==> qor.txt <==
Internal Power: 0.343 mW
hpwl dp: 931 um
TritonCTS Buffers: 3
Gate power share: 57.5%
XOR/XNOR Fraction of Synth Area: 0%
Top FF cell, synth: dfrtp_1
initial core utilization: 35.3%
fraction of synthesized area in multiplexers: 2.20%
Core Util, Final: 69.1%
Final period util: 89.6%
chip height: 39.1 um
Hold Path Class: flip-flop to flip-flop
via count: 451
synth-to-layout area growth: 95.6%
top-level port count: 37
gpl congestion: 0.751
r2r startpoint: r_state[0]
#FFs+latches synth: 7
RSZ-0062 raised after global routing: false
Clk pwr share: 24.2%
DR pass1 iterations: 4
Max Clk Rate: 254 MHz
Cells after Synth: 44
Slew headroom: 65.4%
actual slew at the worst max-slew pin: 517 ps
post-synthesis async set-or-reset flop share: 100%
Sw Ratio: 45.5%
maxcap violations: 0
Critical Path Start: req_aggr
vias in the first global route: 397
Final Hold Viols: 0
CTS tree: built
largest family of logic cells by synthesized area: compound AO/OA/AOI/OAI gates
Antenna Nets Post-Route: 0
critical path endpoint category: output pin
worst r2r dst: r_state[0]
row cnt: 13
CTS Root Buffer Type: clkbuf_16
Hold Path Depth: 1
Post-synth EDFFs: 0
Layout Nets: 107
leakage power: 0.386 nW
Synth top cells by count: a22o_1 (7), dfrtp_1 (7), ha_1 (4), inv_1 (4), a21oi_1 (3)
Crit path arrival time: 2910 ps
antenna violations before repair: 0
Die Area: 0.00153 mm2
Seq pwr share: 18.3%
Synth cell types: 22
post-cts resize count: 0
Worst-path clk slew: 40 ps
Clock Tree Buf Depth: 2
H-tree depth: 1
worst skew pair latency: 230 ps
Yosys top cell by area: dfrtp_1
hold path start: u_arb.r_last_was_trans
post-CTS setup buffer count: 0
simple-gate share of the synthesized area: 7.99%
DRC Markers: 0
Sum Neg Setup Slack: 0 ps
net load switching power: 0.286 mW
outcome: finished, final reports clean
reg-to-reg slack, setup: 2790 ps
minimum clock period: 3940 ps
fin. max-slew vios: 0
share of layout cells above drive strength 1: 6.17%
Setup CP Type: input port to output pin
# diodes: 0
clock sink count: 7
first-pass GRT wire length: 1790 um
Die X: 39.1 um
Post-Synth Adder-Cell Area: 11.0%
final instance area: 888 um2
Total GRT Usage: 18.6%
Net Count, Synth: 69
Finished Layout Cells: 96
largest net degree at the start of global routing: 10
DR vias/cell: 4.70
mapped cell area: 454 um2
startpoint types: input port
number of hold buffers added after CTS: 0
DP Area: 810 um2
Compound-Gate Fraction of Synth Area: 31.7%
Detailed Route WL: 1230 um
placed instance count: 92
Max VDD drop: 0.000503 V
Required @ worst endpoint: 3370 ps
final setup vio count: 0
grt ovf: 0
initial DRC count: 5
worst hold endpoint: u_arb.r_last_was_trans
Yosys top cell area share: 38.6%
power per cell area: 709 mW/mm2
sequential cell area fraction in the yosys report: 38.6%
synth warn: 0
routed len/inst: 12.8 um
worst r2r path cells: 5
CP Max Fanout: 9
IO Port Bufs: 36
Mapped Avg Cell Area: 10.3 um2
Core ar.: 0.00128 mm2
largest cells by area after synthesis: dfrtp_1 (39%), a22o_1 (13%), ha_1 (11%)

━━━━

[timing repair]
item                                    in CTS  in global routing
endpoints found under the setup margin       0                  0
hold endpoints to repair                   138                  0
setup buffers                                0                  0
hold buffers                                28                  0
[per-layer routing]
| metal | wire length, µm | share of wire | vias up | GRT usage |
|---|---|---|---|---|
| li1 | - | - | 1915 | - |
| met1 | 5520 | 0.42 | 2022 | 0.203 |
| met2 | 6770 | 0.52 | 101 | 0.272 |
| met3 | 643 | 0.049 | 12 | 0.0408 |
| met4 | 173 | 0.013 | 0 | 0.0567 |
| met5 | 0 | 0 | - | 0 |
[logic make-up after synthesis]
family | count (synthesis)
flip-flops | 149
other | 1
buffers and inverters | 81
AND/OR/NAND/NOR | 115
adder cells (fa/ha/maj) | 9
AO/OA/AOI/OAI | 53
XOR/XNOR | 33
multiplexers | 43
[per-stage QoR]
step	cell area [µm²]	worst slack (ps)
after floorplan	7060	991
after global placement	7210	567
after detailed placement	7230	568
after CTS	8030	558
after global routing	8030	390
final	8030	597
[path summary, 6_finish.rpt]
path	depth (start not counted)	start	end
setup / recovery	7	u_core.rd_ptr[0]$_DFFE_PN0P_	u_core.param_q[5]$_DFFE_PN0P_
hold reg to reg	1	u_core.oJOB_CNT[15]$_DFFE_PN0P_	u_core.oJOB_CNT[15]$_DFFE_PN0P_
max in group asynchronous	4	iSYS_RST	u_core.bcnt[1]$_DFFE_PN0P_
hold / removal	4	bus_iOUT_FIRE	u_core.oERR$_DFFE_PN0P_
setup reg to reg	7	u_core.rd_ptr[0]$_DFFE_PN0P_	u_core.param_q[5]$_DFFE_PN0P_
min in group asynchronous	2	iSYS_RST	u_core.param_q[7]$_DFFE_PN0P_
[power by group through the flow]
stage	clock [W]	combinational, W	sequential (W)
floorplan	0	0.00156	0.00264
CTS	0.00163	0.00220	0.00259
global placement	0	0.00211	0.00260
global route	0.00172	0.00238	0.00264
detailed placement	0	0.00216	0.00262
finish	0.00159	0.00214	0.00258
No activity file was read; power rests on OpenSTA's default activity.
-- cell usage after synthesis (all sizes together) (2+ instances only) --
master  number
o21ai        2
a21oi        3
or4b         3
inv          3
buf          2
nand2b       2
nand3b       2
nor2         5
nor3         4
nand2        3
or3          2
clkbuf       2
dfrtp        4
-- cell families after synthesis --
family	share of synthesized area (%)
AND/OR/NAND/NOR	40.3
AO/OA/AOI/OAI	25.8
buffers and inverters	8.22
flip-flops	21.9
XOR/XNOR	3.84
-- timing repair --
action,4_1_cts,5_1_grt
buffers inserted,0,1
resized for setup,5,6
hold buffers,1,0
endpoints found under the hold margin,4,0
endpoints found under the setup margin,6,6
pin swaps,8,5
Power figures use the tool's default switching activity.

━━━━

AIM OF THE EXERCISE = Search the data above for the string "group". Report every line where it is found.

ANSWER BELOW =
max in group asynchronous	4	iSYS_RST	u_core.bcnt[1]$_DFFE_PN0P_
min in group asynchronous	2	iSYS_RST	u_core.param_q[7]$_DFFE_PN0P_
[power by group through the flow]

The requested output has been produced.